We need to define a set of standardized, customer-facing SLOs that are easy to understand and measure.
Proposals
Proposal 1
Measure OpenShift API-Service availability and response time.
We’ve got an internal SLO for the OpenShift API-Service which works well for us. We can use this as a basis for our customer-facing SLO.
Proposal 2
Measure ingress availability.
OpenShift already has a built-in ingress canary route and also has haproxy
metrics for non-synthetic traffic.
We can use this to measure the availability of the ingress.
As the canary workload route is excluded from the metrics and the haproxy
depend on the workload itself we should measure the availability by using both metrics.

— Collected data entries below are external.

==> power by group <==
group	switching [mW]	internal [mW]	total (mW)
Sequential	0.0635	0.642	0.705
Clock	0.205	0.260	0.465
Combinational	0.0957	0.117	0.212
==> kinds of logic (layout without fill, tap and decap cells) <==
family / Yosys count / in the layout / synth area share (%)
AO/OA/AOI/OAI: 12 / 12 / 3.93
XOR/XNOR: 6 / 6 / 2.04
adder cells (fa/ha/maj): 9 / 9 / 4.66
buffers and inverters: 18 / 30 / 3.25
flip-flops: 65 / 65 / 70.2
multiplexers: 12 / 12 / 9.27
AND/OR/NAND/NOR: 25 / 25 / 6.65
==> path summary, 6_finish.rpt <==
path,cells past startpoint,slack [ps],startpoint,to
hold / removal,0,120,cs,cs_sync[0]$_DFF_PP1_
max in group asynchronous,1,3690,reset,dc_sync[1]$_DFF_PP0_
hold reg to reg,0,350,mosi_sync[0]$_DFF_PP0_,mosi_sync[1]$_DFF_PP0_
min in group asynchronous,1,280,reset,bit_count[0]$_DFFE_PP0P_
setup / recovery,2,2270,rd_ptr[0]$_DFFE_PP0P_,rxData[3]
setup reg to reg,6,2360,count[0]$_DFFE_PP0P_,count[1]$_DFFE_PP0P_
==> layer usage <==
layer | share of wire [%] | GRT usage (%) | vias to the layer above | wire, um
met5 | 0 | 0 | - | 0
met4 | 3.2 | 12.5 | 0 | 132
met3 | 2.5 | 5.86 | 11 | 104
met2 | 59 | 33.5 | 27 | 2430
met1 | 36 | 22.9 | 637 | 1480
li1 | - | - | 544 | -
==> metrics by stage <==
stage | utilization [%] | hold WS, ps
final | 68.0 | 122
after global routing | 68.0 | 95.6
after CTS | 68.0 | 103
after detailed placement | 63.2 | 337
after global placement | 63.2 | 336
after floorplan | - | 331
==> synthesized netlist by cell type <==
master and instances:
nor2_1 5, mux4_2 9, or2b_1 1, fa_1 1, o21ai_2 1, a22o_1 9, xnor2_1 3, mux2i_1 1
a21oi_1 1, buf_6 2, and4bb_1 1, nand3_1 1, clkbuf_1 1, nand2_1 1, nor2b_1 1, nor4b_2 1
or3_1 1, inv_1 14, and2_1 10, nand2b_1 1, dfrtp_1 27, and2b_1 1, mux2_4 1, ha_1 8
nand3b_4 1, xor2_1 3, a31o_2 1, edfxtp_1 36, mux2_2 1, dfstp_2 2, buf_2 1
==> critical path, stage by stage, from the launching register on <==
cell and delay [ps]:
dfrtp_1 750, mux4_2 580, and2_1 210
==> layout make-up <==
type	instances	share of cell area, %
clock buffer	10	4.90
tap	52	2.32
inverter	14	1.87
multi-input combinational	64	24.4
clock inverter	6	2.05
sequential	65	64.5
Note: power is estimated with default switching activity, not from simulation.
**src/rtl/energy_meter_ctrl.sv**
```systemverilog
// Energy meter sequencing and protection controller: samples V x I on a tick,
// accumulates saturating energy, trips the load relay on sustained overload.
module energy_meter_ctrl #(
  parameter int unsigned SAMPLE_DIV = 100,
  parameter int unsigned TRIP_COUNT = 3,
  parameter int unsigned HOLDOFF    = 1000,
  parameter int unsigned MAX_TRIPS  = 3
) (
  input  logic        clk,
  input  logic        reset,
  input  logic        enable,
  input  logic [7:0]  voltage,
  input  logic [7:0]  current,
  input  logic [15:0] threshold,
  input  logic        clear_lockout,
  output logic [15:0] power,
  output logic [31:0] energy,
  output logic        sample_valid,
  output logic        over_load,
  output logic        relay_on,
  output logic        protection,
  output logic        lockout,
  output logic [7:0]  trip_count
);

  localparam int unsigned TickW = $clog2(SAMPLE_DIV);
  localparam int unsigned HoldW = (HOLDOFF > 1) ? $clog2(HOLDOFF) : 1;
  localparam int unsigned OverW = $clog2(TRIP_COUNT + 1);

  typedef enum logic [1:0] {StIdle, StRun, StTrip, StLockout} state_e;

  state_e           state_q, state_d;
  logic [TickW-1:0] tick_q;
  logic [HoldW-1:0] hold_q;
  logic [OverW-1:0] over_cnt_q;
  logic [OverW-1:0] over_cnt_inc;
  logic [31:0]      energy_q;
  logic [31:0]      energy_sat;
  logic [32:0]      energy_sum;
  logic [15:0]      product;
  logic [7:0]       trip_cnt_inc;
  logic             sample_hit;
  logic             is_over;
  logic             trip_hit;
  logic             trip_locks;

  assign energy = energy_q;

  always_comb begin
    product      = {8'd0, voltage} * {8'd0, current};
    energy_sum   = {1'b0, energy_q} + {17'd0, product};
    energy_sat   = energy_sum[32] ? 32'hFFFF_FFFF : energy_sum[31:0];
    sample_hit   = (state_q == StRun) && (tick_q == TickW'(SAMPLE_DIV - 1));
    is_over      = product > threshold;
    over_cnt_inc = over_cnt_q + OverW'(1);
    trip_hit     = sample_hit && is_over && (over_cnt_inc == OverW'(TRIP_COUNT));
    trip_cnt_inc = (trip_count == 8'hFF) ? 8'hFF : trip_count + 8'd1;
    trip_locks   = 32'(trip_cnt_inc) >= MAX_TRIPS;
  end

  always_comb begin
    state_d = state_q;
    unique case (state_q)
      StIdle: begin
        if (enable) state_d = StRun;
      end
      StRun: begin
        // Dropping enable wins over a simultaneous trip.
        if (!enable)       state_d = StIdle;
        else if (trip_hit) state_d = trip_locks ? StLockout : StTrip;
      end
      StTrip: begin
        if (!enable)                              state_d = StIdle;
        else if (hold_q == HoldW'(HOLDOFF - 1))   state_d = StRun;
      end
      StLockout: begin
        if (clear_lockout) state_d = StIdle;
      end
      default: state_d = StIdle;
    endcase
  end

  always_ff @(posedge clk or posedge reset) begin
    if (reset) begin
      state_q      <= StIdle;
      tick_q       <= '0;
      hold_q       <= '0;
      over_cnt_q   <= '0;
      energy_q     <= '0;
      power        <= '0;
      sample_valid <= 1'b0;
      over_load    <= 1'b0;
      relay_on     <= 1'b0;
      protection   <= 1'b0;
      lockout      <= 1'b0;
      trip_count   <= '0;
    end else begin
      state_q      <= state_d;
      relay_on     <= (state_d == StRun);
      protection   <= (state_d == StTrip) || (state_d == StLockout);
      lockout      <= (state_d == StLockout);
      sample_valid <= sample_hit;

      // A sample due on the cycle enable drops is still taken.
      if (sample_hit) begin
        power     <= product;
        energy_q  <= energy_sat;
        over_load <= is_over;
      end

      if (state_q == StRun && state_d == StRun) begin
        tick_q <= sample_hit ? '0 : tick_q + TickW'(1);
      end else begin
        tick_q <= '0;
      end

      if (state_q == StTrip && state_d == StTrip) begin
        hold_q <= hold_q + HoldW'(1);
      end else begin
        hold_q <= '0;
      end

      if (state_q != StRun || state_d != StRun) begin
        over_cnt_q <= '0;
      end else if (sample_hit) begin
        over_cnt_q <= is_over ? over_cnt_inc : '0;
      end

      if (state_d == StIdle) begin
        trip_count <= '0;
      end else if (trip_hit) begin
        trip_count <= trip_cnt_inc;
      end
    end
  end

endmodule

```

We propose a metric of NO successful request and NO successful canary request (measured with a blackbox exporter) over a period of 3 minutes starts counting to the error budget.
haproxy
metricsabsent_over_time((sum(rate(haproxy_frontend_http_responses_total{code=~"[1-4]xx"}[1m])) > 0)[3m:])
absent_over_time((ingress_canary_route_reachable >0)[3m:])
Other Ideas
Upgrade success rate
Not enough data points (< 25) a year to measure this SLO.
Can still be a manual dashboard for marketing.
Upgrade time
Not enough data points (< 25) a year to measure this SLO. Depends purely on customer workload and the underlying infrastructure.
Can still be a manual dashboard for marketing.
Rationale
This is the most relevant SLO for our customers.
It’s slightly more difficult to measure than the API-Server SLO, but we can use the existing haproxy
metrics and the canary route to measure it.
We already have a Ingress canary SLO for internal use which so far had no issues and high fidelity alerts.